• **What to produce**: Your output should be the lines of the entries below, exactly, from the first one through the line that holds "set_input_delay 0.36 -clock".

[[ Records supplied, beginning ]]

File: config.mk
export PLATFORM = sky130hd
export DESIGN_NAME = sfr_wr_issue_flat
export DESIGN_NICKNAME = d
export VERILOG_FILES = /design/src/rtl/sfr_wr_if.sv /design/src/rtl/sfr_wr_issue.sv /design/src/flat_wrapper.sv
export SDC_FILE = /design/constraint.sdc
export NUM_CORES = 1
export LEC_CHECK = 0
export ABC_AREA = 0
export CAP_MARGIN = 20
export CORE_UTILIZATION = 30
export CTS_CLUSTER_DIAMETER = 80
export CTS_CLUSTER_SIZE = 14
export DETAILED_ROUTE_END_ITERATION = 7
export MAX_ROUTING_LAYER = met4
export PLACE_DENSITY_LB_ADDON = 0.08
export REMOVE_ABC_BUFFERS = 1
export SKIP_LAST_GASP = 1
export SYNTH_ARGS = -nofsm -noshare
export SYNTH_HDL_FRONTEND = slang
export SYNTH_SLANG_ARGS = --single-unit
File: constraint.sdc
create_clock -name clock -period 3.6 [get_ports clock]
set_input_delay 0.36 -clock clock [delete_from_list [all_inputs] [get_ports clock]]
set_output_delay 0.36 -clock clock [all_outputs]
set_load 0.05 [all_outputs]
File: src/rtl/sfr_wr_if.sv
// SFR write-issue port bundle: request side from execute, hazard probe, and the
// registered SFR write bus driven by sfr_wr_issue.
`timescale 1ns/1ps
interface sfr_wr_if #(
    parameter int DEPTH = 4
);
    localparam int CW = $clog2(DEPTH) + 1;

    logic          req_valid;
    logic          req_ready;
    logic [1:0]    req_type;
    logic [7:0]    req_addr;
    logic [15:0]   req_data;
    logic [7:0]    chk_addr;
    logic          chk_hit;
    logic          wr_en;
    logic          wr_bit_en;
    logic [7:0]    addr;
    logic [7:0]    data_out;
    logic          bit_out;
    logic          err_type;
    logic          empty;
    logic [CW-1:0] count;

    // master: the write-issue block itself
    modport master (
        input  req_valid, req_type, req_addr, req_data, chk_addr,
        output req_ready, chk_hit, wr_en, wr_bit_en, addr, data_out, bit_out,
               err_type, empty, count
    );

    // slave: execute/decode and the SFR blocks around it
    modport slave (
        output req_valid, req_type, req_addr, req_data, chk_addr,
        input  req_ready, chk_hit, wr_en, wr_bit_en, addr, data_out, bit_out,
               err_type, empty, count
    );
endinterface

[[ Records supplied, end ]]

• **Reply**:
File: config.mk
export PLATFORM = sky130hd
export DESIGN_NAME = sfr_wr_issue_flat
export DESIGN_NICKNAME = d
export VERILOG_FILES = /design/src/rtl/sfr_wr_if.sv /design/src/rtl/sfr_wr_issue.sv /design/src/flat_wrapper.sv
export SDC_FILE = /design/constraint.sdc
export NUM_CORES = 1
export LEC_CHECK = 0
export ABC_AREA = 0
export CAP_MARGIN = 20
export CORE_UTILIZATION = 30
export CTS_CLUSTER_DIAMETER = 80
export CTS_CLUSTER_SIZE = 14
export DETAILED_ROUTE_END_ITERATION = 7
export MAX_ROUTING_LAYER = met4
export PLACE_DENSITY_LB_ADDON = 0.08
export REMOVE_ABC_BUFFERS = 1
export SKIP_LAST_GASP = 1
export SYNTH_ARGS = -nofsm -noshare
export SYNTH_HDL_FRONTEND = slang
export SYNTH_SLANG_ARGS = --single-unit
File: constraint.sdc
create_clock -name clock -period 3.6 [get_ports clock]
set_input_delay 0.36 -clock clock [delete_from_list [all_inputs] [get_ports clock]]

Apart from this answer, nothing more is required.